**Exercise aim**: Looking at the data below, how many lines include the word "source"? Respond with the number only.

**Records for the exercise**:

`src/rtl/i2cTgtPkg.sv`:
```
package i2cTgtPkg;

  typedef enum logic [2:0] {
    ST_IDLE,
    ST_ADDR,
    ST_PTR,
    ST_WDATA,
    ST_RDATA,
    ST_WAIT
  } tgtState_t;

  typedef struct packed {
    logic clrBits;
    logic loadPtr;
    logic incPtr;
    logic wrEn;
    logic loadTx;
    logic shiftTx;
    logic busy;
  } ctrlStrb_t;

endpackage

```
`src/rtl/i2cTgtDatapath.sv`:
```
module i2cTgtDatapath
  import i2cTgtPkg::*;
#(
  parameter int NUM_REGS      = 16,
  parameter int TIMEOUT_TICKS = 1000,
  localparam int PTR_W        = $clog2(NUM_REGS)
) (
  input  logic             clk,
  input  logic             rstN,
  input  logic             sclIn,
  input  logic             sdaIn,
  input  logic             tick,
  input  ctrlStrb_t        strb,
  input  logic [6:0]       rdLow,
  output logic             sclNow,
  output logic             sclRise,
  output logic             sclFall,
  output logic             startDet,
  output logic             stopDet,
  output logic             timeoutHit,
  output logic [3:0]       bitCnt,
  output logic [7:0]       rxByte,
  output logic             txNext,
  output logic [PTR_W-1:0] ptr
);

  localparam int CNT_W = $clog2(TIMEOUT_TICKS + 1);
  localparam logic [PTR_W-1:0] PTR_MAX = PTR_W'(NUM_REGS - 1);

  logic [1:0]       sclSync, sdaSync;
  logic             sclPrev, sdaPrev, sdaNow;
  logic [6:0]       txShift;
  logic [CNT_W-1:0] toutCnt;

  always_ff @(posedge clk or negedge rstN) begin
    if (!rstN) begin
      sclSync <= 2'b11;
      sdaSync <= 2'b11;
      sclPrev <= 1'b1;
      sdaPrev <= 1'b1;
    end else begin
      sclSync <= {sclSync[0], sclIn};
      sdaSync <= {sdaSync[0], sdaIn};
      sclPrev <= sclSync[1];
      sdaPrev <= sdaSync[1];
    end
  end

  assign sclNow   = sclSync[1];
  assign sdaNow   = sdaSync[1];
  assign sclRise  = sclNow & ~sclPrev;
  assign sclFall  = ~sclNow & sclPrev;
  assign startDet = sclNow & sclPrev & sdaPrev & ~sdaNow;
  assign stopDet  = sclNow & sclPrev & ~sdaPrev & sdaNow;

  always_ff @(posedge clk or negedge rstN) begin
    if (!rstN) begin
      bitCnt <= '0;
      rxByte <= '0;
    end else begin
      if (strb.clrBits)  bitCnt <= '0;
      else if (sclRise)  bitCnt <= bitCnt + 4'd1;
      if (sclRise)       rxByte <= {rxByte[6:0], sdaNow};
    end
  end

  always_ff @(posedge clk or negedge rstN) begin
    if (!rstN)             txShift <= '0;
    else if (strb.loadTx)  txShift <= rdLow;
    else if (strb.shiftTx) txShift <= {txShift[5:0], 1'b0};
  end
  assign txNext = txShift[6];

  always_ff @(posedge clk or negedge rstN) begin
    if (!rstN)             ptr <= '0;
    else if (strb.loadPtr) ptr <= rxByte[PTR_W-1:0];
    else if (strb.incPtr)  ptr <= (ptr == PTR_MAX) ? '0 : ptr + 1'b1;
  end

  always_ff @(posedge clk or negedge rstN) begin
    if (!rstN)          toutCnt <= '0;
    else if (!strb.busy) toutCnt <= '0;
    else if (tick)       toutCnt <= toutCnt + 1'b1;
  end
  assign timeoutHit = strb.busy & tick & (toutCnt == CNT_W'(TIMEOUT_TICKS - 1));

  AST_PTR_WRAP: assert property (@(posedge clk) disable iff (!rstN)
    strb.incPtr && !strb.loadPtr && ptr == PTR_MAX |=> ptr == '0);
  AST_PTR_STEP: assert property (@(posedge clk) disable iff (!rstN)
    strb.incPtr && !strb.loadPtr && ptr != PTR_MAX |=> ptr == $past(ptr) + 1'b1);
  AST_BITCNT_RANGE: assert property (@(posedge clk) disable iff (!rstN)
    bitCnt <= 4'd9);

endmodule

```
`src/rtl/i2cTgtControl.sv`:
```
module i2cTgtControl
  import i2cTgtPkg::*;
#(
  parameter logic [6:0] TGT_ADDR = 7'b1010001
) (
  input  logic      clk,
  input  logic      rstN,
  input  logic      sclNow,
  input  logic      sclFall,
  input  logic      startDet,
  input  logic      stopDet,
  input  logic      timeoutHit,
  input  logic [3:0] bitCnt,
  input  logic [7:0] rxByte,
  input  logic      txNext,
  input  logic      rdMsb,
  output ctrlStrb_t strb,
  output logic      sdaDrive
);

  tgtState_t state, stNext;
  logic      readDir, dirNext, drvNext;
  logic      active;

  assign active = (state == ST_ADDR) || (state == ST_PTR) ||
                  (state == ST_WDATA) || (state == ST_RDATA);

  always_comb begin
    stNext       = state;
    drvNext      = sdaDrive;
    dirNext      = readDir;
    strb         = '0;
    strb.busy    = (state != ST_IDLE);
    strb.clrBits = !active;
    if (timeoutHit || stopDet) begin
      stNext  = ST_IDLE;
      drvNext = 1'b0;
    end else if (startDet) begin
      stNext       = ST_ADDR;
      drvNext      = 1'b0;
      strb.clrBits = 1'b1;
    end else if (sclFall && active) begin
      if (bitCnt == 4'd8) begin
        case (state)
          ST_ADDR: begin
            if (rxByte[7:1] == TGT_ADDR) begin
              drvNext = 1'b1;
              dirNext = rxByte[0];
            end else begin
              stNext  = ST_WAIT;
              drvNext = 1'b0;
            end
          end
          ST_PTR: begin
            strb.loadPtr = 1'b1;
            drvNext      = 1'b1;
          end
          ST_WDATA: begin
            strb.wrEn   = 1'b1;
            strb.incPtr = 1'b1;
            drvNext     = 1'b1;
          end
          default: drvNext = 1'b0;
        endcase
      end else if (bitCnt == 4'd9) begin
        strb.clrBits = 1'b1;
        drvNext      = 1'b0;
        case (state)
          ST_ADDR: begin
            if (readDir) begin
              stNext      = ST_RDATA;
              strb.loadTx = 1'b1;
              strb.incPtr = 1'b1;
              drvNext     = !rdMsb;
            end else begin
              stNext = ST_PTR;
            end
          end
          ST_PTR: stNext = ST_WDATA;
          ST_RDATA: begin
            if (!rxByte[0]) begin
              strb.loadTx = 1'b1;
              strb.incPtr = 1'b1;
              drvNext     = !rdMsb;
            end else begin
              stNext = ST_WAIT;
            end
          end
          default: ;
        endcase
      end else if (state == ST_RDATA && bitCnt != 4'd0) begin
        strb.shiftTx = 1'b1;
        drvNext      = !txNext;
      end
    end
  end

  always_ff @(posedge clk or negedge rstN) begin
    if (!rstN) begin
      state    <= ST_IDLE;
      sdaDrive <= 1'b0;
      readDir  <= 1'b0;
    end else begin
      state    <= stNext;
      sdaDrive <= drvNext;
      readDir  <= dirNext;
    end
  end

  AST_PULL_SCL_LOW: assert property (@(posedge clk) disable iff (!rstN)
    $rose(sdaDrive) |-> !sclNow);
  AST_STOP_IDLE: assert property (@(posedge clk) disable iff (!rstN)
    stopDet |=> state == ST_IDLE && !sdaDrive);
  AST_START_ADDR: assert property (@(posedge clk) disable iff (!rstN)
    startDet && !timeoutHit |=> state == ST_ADDR);
  AST_TIMEOUT_IDLE: assert property (@(posedge clk) disable iff (!rstN)
    timeoutHit |=> state == ST_IDLE && !sdaDrive);
  AST_WAIT_SILENT: assert property (@(posedge clk) disable iff (!rstN)
    state == ST_WAIT |-> !strb.wrEn && !sdaDrive);

endmodule

```
`src/rtl/i2cRegTarget.sv`:
```
module i2cRegTarget
  import i2cTgtPkg::*;
#(
  parameter int         NUM_REGS      = 16,
  parameter int         TIMEOUT_TICKS = 1000,
  parameter logic [6:0] TGT_ADDR      = 7'b1010001,
  localparam int        PTR_W         = $clog2(NUM_REGS)
) (
  input  logic             clk,
  input  logic             rstN,
  input  logic             sclIn,
  input  logic             sdaIn,
  output logic             sdaOe,
  input  logic             timeoutTick,
  output logic [PTR_W-1:0] regAddr,
  output logic [7:0]       regWdata,
  output logic             regWe,
  input  logic [7:0]       regRdata
);

  ctrlStrb_t  strb;
  logic       sclNow, sclRise, sclFall, startDet, stopDet, timeoutHit, txNext;
  logic [3:0] bitCnt;
  logic [7:0] rxByte;

  i2cTgtDatapath #(
    .NUM_REGS(NUM_REGS),
    .TIMEOUT_TICKS(TIMEOUT_TICKS)
  ) u_dp (
    .clk(clk), .rstN(rstN), .sclIn(sclIn), .sdaIn(sdaIn), .tick(timeoutTick),
    .strb(strb), .rdLow(regRdata[6:0]), .sclNow(sclNow), .sclRise(sclRise),
    .sclFall(sclFall), .startDet(startDet), .stopDet(stopDet),
    .timeoutHit(timeoutHit), .bitCnt(bitCnt), .rxByte(rxByte),
    .txNext(txNext), .ptr(regAddr)
  );

  i2cTgtControl #(
    .TGT_ADDR(TGT_ADDR)
  ) u_ctl (
    .clk(clk), .rstN(rstN), .sclNow(sclNow), .sclFall(sclFall),
    .startDet(startDet), .stopDet(stopDet), .timeoutHit(timeoutHit),
    .bitCnt(bitCnt), .rxByte(rxByte), .txNext(txNext), .rdMsb(regRdata[7]),
    .strb(strb), .sdaDrive(sdaOe)
  );

  assign regWdata = rxByte;
  assign regWe    = strb.wrEn;

  AST_WE_SINGLE: assert property (@(posedge clk) disable iff (!rstN)
    regWe |=> !regWe);

endmodule

```
`config.mk`:
```
export PLATFORM = sky130hd
export DESIGN_NAME = i2cRegTarget
export DESIGN_NICKNAME = d
export VERILOG_FILES = /design/src/rtl/i2cTgtPkg.sv /design/src/rtl/i2cTgtDatapath.sv /design/src/rtl/i2cTgtControl.sv /design/src/rtl/i2cRegTarget.sv
export SDC_FILE = /design/constraint.sdc
export NUM_CORES = 1
export LEC_CHECK = 0
export BUFFER_PORTS_ARGS = -buffer_cell sky130_fd_sc_hd__clkbuf_2
export CORE_MARGIN = 2
export CORE_UTILIZATION = 50
export DETAILED_ROUTE_END_ITERATION = 12
export GPL_TIMING_DRIVEN = 0
export PLACE_DENSITY = 0.69
export SETUP_SLACK_MARGIN = 0.5
export SLEW_MARGIN = 25
export SYNTH_ARGS = -nofsm -noshare
export SYNTH_HDL_FRONTEND = slang
export SYNTH_SLANG_ARGS = --single-unit
```
`constraint.sdc`:
```
create_clock -name clk -period 2.1 [get_ports clk]
set_input_delay 0 -clock clk [delete_from_list [all_inputs] [get_ports clk]]
set_output_delay 0 -clock clk [all_outputs]
set_load 0.005 [all_outputs]
```
### Word level (Yosys, flattened, before mapping)

Cells that the tools add are included.

* output and inout port bits: 14
* register bits after elaboration: 44
* word-level logic and storage cells: 113
* input bits: 13

* $add $sub $neg: 3
* multiplexer cells: 48
* reduce and logical (&&, ||, !) cells: 22
* equality and inequality tests: 13
* bitwise gates (word level): 15

Operators with widths (count)
* $mux 3: 9
* $mux 1: 21
* $mux 10: 2
* $mux 4: 5
* $mux 7: 2
* $eq 4x4->1 const B: 3
* $mux 6: 2
* $reduce_and 6->1: 2
* $add 10x1->10 const B: 1
* $eq 10x10->1 const B: 1
* $reduce_bool 5->1: 2
* $and 1x1->1: 9
* $pmux 3 s3: 1
* $add 4x1->4 const B: 2
* $reduce_bool 4->1: 2
* $eq 7x7->1 const B: 1
* $eq 3x2->1 const B: 2
* $not 1->1: 6
* $pmux 1 s2: 3
* $reduce_bool 2->1: 3
* $reduce_bool 3->1: 2
* $mux 5: 1
* $ne 5x3->1 const B: 1
* $logic_or 1x1->1: 4
* other kinds (10): 14

### Longest topological paths before layout

Gate-level depths: netlist (run 1).

* depth in word-level cells: 12
* mapped depth: 7
* mapped depth without buffers: 7

### Cells and area by module

A second synthesis (run 1) with hierarchy kept.

* cell total of the unflattened synthesis: 241
* area, all modules: 2351.0 um2

By module, submodules not included
* i2cTgtDatapath: cells an instance 166, area each 1711.6 um2, seq. area each 983.4 um2, instances 1
* i2cTgtControl: cells an instance 75, area each 639.4 um2, seq. area each 125.1 um2, instances 1

### Least setup slack after synthesis (run 1)

Ideal clock, no wire load.

* path kind: register to register
* start point: register u_dp.sclPrev
* end point: register u_ctl.state[2]
* setup time: 0.120 ns
* data required time: 1.980 ns
* setup slack: 0.198 ns
* stages on the path, launching flop included: 6
* arrival time: 1.781 ns
* clock period less this slack: 1.902 ns
* buffers on the path: 0
* cells stage by stage: dfstp_2 -> nor2b_1 -> and3_1 -> o211ai_1 -> or4_1 -> o211a_1

* cells in the longest elaborated chain, start to end: 6
* elaborated cells on any way between the ends: 17
* classes of those cells: eq/ne: 3; mux: 2; bitwise: 6; reduce/logical: 6

RTL lines
* start: declaration: RTL line i2cTgtDatapath.sv:31 `logic sclPrev, sdaPrev, sdaNow;`
* start signal: assignment: RTL line i2cTgtDatapath.sv:44 `sclPrev <= sclSync[1];`
* $and 1x1->1: RTL line i2cTgtDatapath.sv:53, i2cTgtDatapath.sv:54
* $and 1x1->1 (2 in series): RTL line i2cTgtDatapath.sv:54 `assign stopDet = sclNow & sclPrev & ~sdaPrev & sdaNow;`
* $logic_or 1x1->1: RTL line i2cTgtControl.sv:35 `if (timeoutHit || stopDet) begin`
* $ne 5x3->1 (no source line) (tied with other cells)
* $reduce_and 6->1 (no source line)
* end signal: assignment: RTL line i2cTgtControl.sv:104 `state <= stNext;`
* end: declaration: RTL line i2cTgtControl.sv:21 `tgtState_t state, stNext;`

Several ways; a longest one is shown, not always the timed one.
A chain may end at the register's enable or synchronous reset.

### Worst setup path in the final report (run 1)

* start point: register u_ctl.state[1]
* end point: register u_ctl.state[1]

* cells in the longest elaborated chain, start to end: 7
* elaborated cells on any way between the ends: 25
* classes of those cells: eq/ne: 7; mux: 6; bitwise: 2; reduce/logical: 10

RTL lines
* $eq 3x3->1 (tied with other cells): RTL line i2cTgtControl.sv:26, i2cTgtControl.sv:68
* $pmux 3 s3 / $logic_or 1x1->1 (equally long branches): RTL line i2cTgtControl.sv:68, i2cTgtControl.sv:25
* $mux 3 / $logic_or 1x1->1 (equally long branches): RTL line i2cTgtControl.sv:65, i2cTgtControl.sv:25
* $mux 3 / $logic_or 1x1->1 (equally long branches): RTL line i2cTgtControl.sv:43, i2cTgtControl.sv:26
* $mux 3 / $logic_and 1x1->1 (equally long branches): RTL line i2cTgtControl.sv:42 `end else if (sclFall && active) begin`
* $mux 3 / $reduce_bool 3->1 (equally long branches)
* $mux 3 / $reduce_and 6->1 (equally long branches)

Several ways; a longest one is shown, not always the timed one. The select of a mux whose other input is x is not followed.

==> results of run 1 <==
## critical path, delay by kind of cell (launching register included)
| family | cells | cell delay [ns] |
|---|---|---|
| flip-flops | 1 | 0.41 |
| AO/OA/AOI/OAI | 3 | 0.56 |
| AND/OR/NAND/NOR | 2 | 0.69 |
| buffers and inverters | 1 | 0.15 |
## Yosys cell counts (all sizes together), types with 6 or more instances
| cell | instances | share of area (%) |
|---|---|---|
| and3 | 6 | 1.6 |
| a2bb2oi | 6 | 2.3 |
| nand3 | 7 | 1.5 |
| dfstp | 6 | 6.8 |
| o21ai | 14 | 3.5 |
| nand2 | 33 | 5.3 |
| a21oi | 8 | 1.7 |
| o22ai | 6 | 1.6 |
| dfrtp | 38 | 41 |
| nor2 | 27 | 4.4 |
| inv | 7 | 1.1 |
| xor2 | 9 | 3.4 |
| nand4 | 6 | 1.6 |
## registers in the layout, summed over array words and instances, names as in the netlist
signal,count
u_dp.sclSync,2
u_dp.ptr,4
u_ctl.readDir,1
u_dp.toutCnt,10
u_dp.sdaPrev,1
u_ctl.state,3
u_dp.sclPrev,1
u_dp.bitCnt,4
u_dp.sdaSync,2
u_ctl.sdaDrive,1
u_dp.txShift,7
u_dp.rxByte,8
## final timing paths
path | from | to | depth (start not counted)
setup / recovery | u_ctl.state[1] | u_ctl.state[1] | 6
hold / removal | regRdata[7] | u_ctl.sdaDrive | 4
setup reg to reg | u_ctl.state[1] | u_ctl.state[1] | 6
hold reg to reg | u_dp.sclSync[0] | u_dp.sclSync[1] | 0
max in group asynchronous | rstN | u_dp.ptr[3] | 2
min in group asynchronous | rstN | u_ctl.sdaDrive | 2
## routing by layer
metal | routed length (µm) | vias up | global-route usage (%)
met3 | 152 | 8 | 3.33
met4 | 88 | 0 | 7.97
met5 | 0 | - | 0
li1 | - | 990 | -
met1 | 2660 | 963 | 30.8
met2 | 2570 | 35 | 35.8
## power breakdown
part	switching (µW)	internal [µW]	total (µW)	leakage, µW
Sequential	64.3	902	966	0.000576
Combinational	182	181	363	0.000807
Clock	298	233	530	0.0000412
## cell type report
| cell class | instances | area share [%] |
|---|---|---|
| buffer | 6 | 1.52 |
| clock buffer | 6 | 2.38 |
| clock inverter | 2 | 0.411 |
| inverter | 7 | 0.862 |
| multi-input combinational | 182 | 43.5 |
| sequential | 44 | 36.4 |
| tap | 52 | 2.14 |
| timing repair buffer | 58 | 12.8 |
## timing repair
item,4_1_cts,5_1_grt
endpoints found under the setup margin,32,24
resized for setup,18,19
hold buffers,4,0
pin swaps,20,10
hold endpoints to repair,41,0
setup buffers,21,7
gates cloned,1,0
## per-stage QoR
step,instances,total power [µW]
global placement,316,1220
CTS,350,1820
global route,357,1950
finish,357,1860
detailed placement,316,1230
floorplan,239,1120
## cells by family after synthesis
kind of cell	share of synthesized area [%]
AND/OR/NAND/NOR	25.4
AO/OA/AOI/OAI	15.5
flip-flops	47.7
XOR/XNOR	5.27
buffers and inverters	2.53
adder cells (fa/ha/maj)	2.69
multiplexers	0.914
==> Flow_metrics.wiki, run 1 <==
{| class="wikitable"
! Metric !! Value
|-
| Area used by sequential logic in the layout || 1110 µm²
|-
| Power density of the placed cells || roughly 610 nW/µm²
|-
| Post-detailed-routing wire length || approximately 5.5 mm
|-
| Count of filler cells inserted in the layout || 341
|-
| Leakage power figure || 0.00142 µW
|-
| Highest net fanout along the worst path || 10
|-
| Number of buffers on the longest clock path || 2
|-
| Total negative slack for setup checks || 0 ns
|-
| Signal arrival time at the worst endpoint || around 2.1 ns
|-
| Final antenna diode count || 0
|-
| Clock tree root driver cell || sky130_fd_sc_hd__clkbuf_8
|-
| Endpoints failing setup || 0
|-
| Number of H-tree branching levels || 2
|-
| Synth Register Bits || 44
|-
| Global-route usage over all layers || 22.2%
|-
| Post-synthesis cell area || roughly 2300 µm²
|-
| Most frequent standard cell in the layout excluding fill and tap cells || sky130_fd_sc_hd__dfrtp_1
|-
| Number of remaining DRC errors || 0
|-
| Crit path capture type || flop
|-
| Worst setup timing slack at the placement stage || 0.0698 ns
|-
| Weighted congestion at the end of routability-driven global placement || roughly 0.84
|-
| Clock tree sinks || 44
|-
| Setup repair after global routing missed its margin || true
|-
| Distinct cell type count after synthesis || around 50
|-
| Placed standard-cell area || about 2600 µm²
|-
| Number of warnings printed during yosys synthesis || 0
|-
| Core Util, Final || between 60% and 70%
|-
| Vias in the first global route || 1980
|-
| Post-route clock skew || between 0.006 and 0.007 ns
|-
| Initial antenna violation count || 0
|-
| Portion of the post-synthesis area used by sequential elements || 47.7%
|-
| Area of the multi-input gates || roughly 1300 µm²
|-
| Min setup slack post-route || around 0.21 ns
|-
| Finished Cell Area || between 3000 and 4000 µm²
|-
| Chip Height || 72.2 µm
|-
| Port Buf Inserts || 25
|-
| Fraction of layout instances using a drive strength above 1 || a little over a third
|-
| Worst Path Class, Setup || reg2reg
|-
| Max Cap Viol || 0
|-
| X dimension of the die || 72.2 µm
|-
| Reg clk slew, reported paths || around 0.09 ns
|-
| Fmax || 529 MHz
|-
| Actual slew at the worst max-slew pin || 0.640 ns
|-
| I/O pin total || 27
|-
| Flip-flop cell with the highest count after synthesis || sky130_fd_sc_hd__dfrtp_1
|-
| Result of the run || complete, no violations
|-
| Vias per std cell || roughly 5.6
|-
| Slowest cell on the critical path || sky130_fd_sc_hd__or4_4
|-
| CP Launch Type || flop
|-
| Max transition margin || a little under three fifths
|-
| Chain of cells forming the critical path || buf_6, o21ai_1, and3_4, o211ai_1, or4_4, a21oi_1
|-
| Average cell area after synthesis || approximately 9.7 µm²
|-
| CTS tree || built
|-
| Initial core utilization || between 50% and 60%
|-
| Min Tclk post-route || between 1.5 and 2 ns
|-
| Routed vias || between 1500 and 2000
|-
| Worst voltage drop across the vdd grid || around 0.45 mV
|-
| Die area || approximately 5200 µm²
|-
| Area delta synth->final || 31.0%
|-
| Final antenna-violating net count || 0
|-
| Clock latency on the worst-skew pair || about 0.30 ns
|-
| Final worst-path cycle share || 90.0%
|-
| Number of rows in the core area || 24
|-
| Core outline area || ~4400 µm²
|-
| Most used cells in the layout excluding fill and tap cells || sky130_fd_sc_hd__dfrtp_1 (38), sky130_fd_sc_hd__nand2_1 (31), sky130_fd_sc_hd__buf_4 (26)
|-
| Cts bufs inserted || 5
|-
| Mean routed wirelength per cell || approximately 15 µm
|-
| Proportion of register bits with asynchronous set or reset after synthesis || 100%
|-
| Class of the worst hold path || in2reg
|-
| Starting DRC count in detailed routing || approximately 110
|-
| Sum of overflow across all layers after global routing || 0
|-
| Number of optimization iterations in the first detailed-route pass || 4
|-
| Fin Hold WS || ~0.0066 ns
|-
| Synth Instances || approximately 240
|-
| First-pass GRT wire length || 9.05 mm
|-
| Register-to-register setup slack || ~0.21 ns
|-
| Number of enable-type register cells in the synthesized netlist || 0
|-
| Hold Fails Final Rpt || 0
|-
| Final net count || between 300 and 400
|-
| Number of nets produced by synthesis || 257
|-
| Largest net degree at the start of global routing || 45
|-
| Detailed placement HPWL || approximately 3.2 mm
|-
| Slew Viols, Final || 0
|-
| Required arrival time at the worst endpoint || about 2.3 ns
|-
| Largest stage delay, worst path || roughly 0.46 ns
|}
Power figures use the tool's default switching activity.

**Response below**: 2